In response to an earlier post about calling coworkers at night or over the weekend, I wrote that (a) it can be okay if you know they're fine with it, which some people are, (b) you should avoid doing it if you're a manager, even if you know/think they're fine with it, because most people will be less comfortable telling you "no," and (c) it's never okay if you're not sure where they stand on receiving such calls, unless it's an extreme emergency. One commenter wrote this in response:
While I agree with everyone who said "just don't pick up," what about working with coworkers and managers who just don't get that? My boss and a coworker (who has been with my boss for a long time and modeled his behavior after hers) have a nasty habit of calling at ALL HOURS. I've gotten calls at 3 a.m. on a Friday, midnight on a Tuesday, 6 a.m. on a Wednesday, you name it. And if you don't pick up, they just keep on calling and calling until you do! In fact, I once had to field calls from my boss, who was in a complete tizzy, one weekend day when the part-time employee who I supervise wasn't picking up his phone, despite the fact it was his day off. Turns out he'd gone to the beach, again as it was his day off, and his phone was out of range -- but our boss was livid (how dare he not pick up).

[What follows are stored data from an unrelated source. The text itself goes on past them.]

$ cat src/rrq_pkg.sv
// Shared types and constants for the round-robin run queue.
// Used by rrq_cell, rrq_slice_bank and round_robin_run_queue_top; no dependencies.
package rrq_pkg;

  localparam int unsigned PID_W   = 5;
  localparam int unsigned SLICE_W = 8;
  localparam int unsigned COUNT_W = 6;
  localparam int unsigned CMD_W   = 2;
  localparam int unsigned STAT_W  = 2;

  // Commands carried by an input item.
  typedef enum logic [CMD_W-1:0] {
    CMD_ENQ  = 2'd0,
    CMD_DEQ  = 2'd1,
    CMD_PICK = 2'd2,
    CMD_TICK = 2'd3
  } rrq_cmd_e;

  // Status codes returned with every result item.
  typedef enum logic [STAT_W-1:0] {
    ST_OK     = 2'd0,
    ST_DUP    = 2'd1,
    ST_ABSENT = 2'd2
  } rrq_status_e;

  // Contents of one queue slot, handed between neighboring cells.
  typedef struct packed {
    logic             valid;
    logic [PID_W-1:0] id;
  } rrq_link_t;

  // Broadcast control that every cell sees in the same cycle.
  typedef struct packed {
    logic             enq;
    logic             deq;
    logic [PID_W-1:0] pid;
  } rrq_ctl_t;

endpackage

$ cat src/rrq_cell.sv
// One slot of the run queue chain: holds a process number and a valid bit.
// Depends on rrq_pkg for the link and control structs.
module rrq_cell (
  input  logic               clk_i,
  input  logic               rst_ni,
  input  rrq_pkg::rrq_ctl_t  ctl_i,
  input  logic               prev_valid_i,
  input  logic               found_i,
  input  rrq_pkg::rrq_link_t next_i,
  output rrq_pkg::rrq_link_t slot_o,
  output logic               match_o,
  output logic               found_o
);

  logic                      valid_q, valid_d;
  logic [rrq_pkg::PID_W-1:0] id_q, id_d;
  logic                      tail;

  assign match_o = valid_q && (id_q == ctl_i.pid);
  assign found_o = found_i || match_o;
  assign tail    = !valid_q && prev_valid_i;
  assign slot_o  = '{valid: valid_q, id: id_q};

  // The first empty slot takes an appended process; on a removal every slot
  // from the matching one onward takes its right neighbor's contents.
  always_comb begin
    valid_d = valid_q;
    id_d    = id_q;
    if (ctl_i.enq && tail) begin
      valid_d = 1'b1;
      id_d    = ctl_i.pid;
    end else if (ctl_i.deq && found_o) begin
      valid_d = next_i.valid;
      id_d    = next_i.id;
    end
  end

  always_ff @(posedge clk_i or negedge rst_ni) begin
    if (!rst_ni) begin
      valid_q <= 1'b0;
    end else begin
      valid_q <= valid_d;
    end
  end

  always_ff @(posedge clk_i) begin
    id_q <= id_d;
  end

endmodule

$ cat src/rrq_slice_bank.sv
// Per-process time-slice counters, cleared by reset, one write port.
// Depends on rrq_pkg for the slice width.
module rrq_slice_bank #(
  parameter int unsigned NUM   = 32,
  parameter int unsigned IDX_W = 5
) (
  input  logic                        clk_i,
  input  logic                        rst_ni,
  input  logic [IDX_W-1:0]            idx_i,
  input  logic                        wr_en_i,
  input  logic [rrq_pkg::SLICE_W-1:0] wr_data_i,
  output logic [rrq_pkg::SLICE_W-1:0] rd_data_o
);

  logic [rrq_pkg::SLICE_W-1:0] slice_q [NUM];

  // A read past the last entry returns zero.
  assign rd_data_o = (32'(idx_i) < 32'(NUM)) ? slice_q[idx_i] : '0;

  always_ff @(posedge clk_i or negedge rst_ni) begin
    if (!rst_ni) begin
      for (int i = 0; i < int'(NUM); i++) begin
        slice_q[i] <= '0;
      end
    end else if (wr_en_i && (32'(idx_i) < 32'(NUM))) begin
      slice_q[idx_i] <= wr_data_i;
    end
  end

endmodule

It's never an emergency, but the culture in my office is EVERYTHING is urgent. Seriously -- I was lectured once because, after working till 9 p.m. I mentioned to my boss that I was glad we'd finished that project, even if we had to stay so late, because I was hosting a Thanksgiving dinner at my house the next day (a weekend). And she asked me what made me think I could have a party on a weekend -- she might need me.
Same goes for vacation: I was on unpaid leave at home when my grandmother died, and received almost hourly emails, texts and calls. When I was unable to answer or reply, as I was in the hospital while she was dying unable to use my cell, I was berated for having my priorities out of wack. However, god help the person who calls my boss on her weekends or vacations: even if we need approvals from her to continue the work, if we interupt her we're going to be screamed at.
So my question for all of you: if office culture is so important, how does one change it?
There are two different issues here: the question of how to change an office culture, and the question of your crazy, out-of-line boss.
Because let's be clear: Your boss is completely, 100% over the line, unreasonable, deluded, and a jerk. You were berated for having your priorities out of whack when a family member was dying? You were told that you couldn't have a party over a weekend because she "might" need you? What is this job exactly, member of the president's cabinet?
Did you knowingly sign up for this? When you were hired, were you told that you'd be expected to be on-call 24-7? I'm betting not. This is not reasonable. This is not even approaching reasonable.
You know, some bosses really don't understand how this is supposed to work because no one has ever taught them that it's not okay, and it's possible to get through to them if you approach it correctly. And if that were the case here, I would advise talking with her and explaining that the vast majority of people need to have actual time off, time that's your own, time when you'll only be contacted by work if it's a true emergency (and make sure you define what that is). And that your company will have trouble retaining good employees in the long-run if they deny them this type of quality of life, because what good person with options wouldn't rather go somewhere that respects her personal life? Some bosses do respond to this conversation, especially if it comes from someone with high value to the company and/or influence.
But her problems go beyond that kind of naivete and bad judgment -- because she's also a jerk. And thus, while you could attempt this conversation, my expectations are not high that it will get you anywhere. She is a tyrant, and she's likely a tyrant in other areas too, not just this one. So my advice is to get the hell out. Start looking for an employer who understands that your paycheck does not buy your life, and that treating people badly is not a long-term strategy for success.
Now, on the more general question of how one can change office culture: It can be done, but it's really hard. It requires a serious commitment from people at the top of the organization, or at least from someone in a key leadership role with a lot of credibility and influence, and even then it's hard. When the culture you want to change is really the boss, the odds are so against you that I would again say to leave and find somewhere that operates in a way more aligned with your values. I know it's easier said than done, but once you do it, you'll wonder why you ever waited.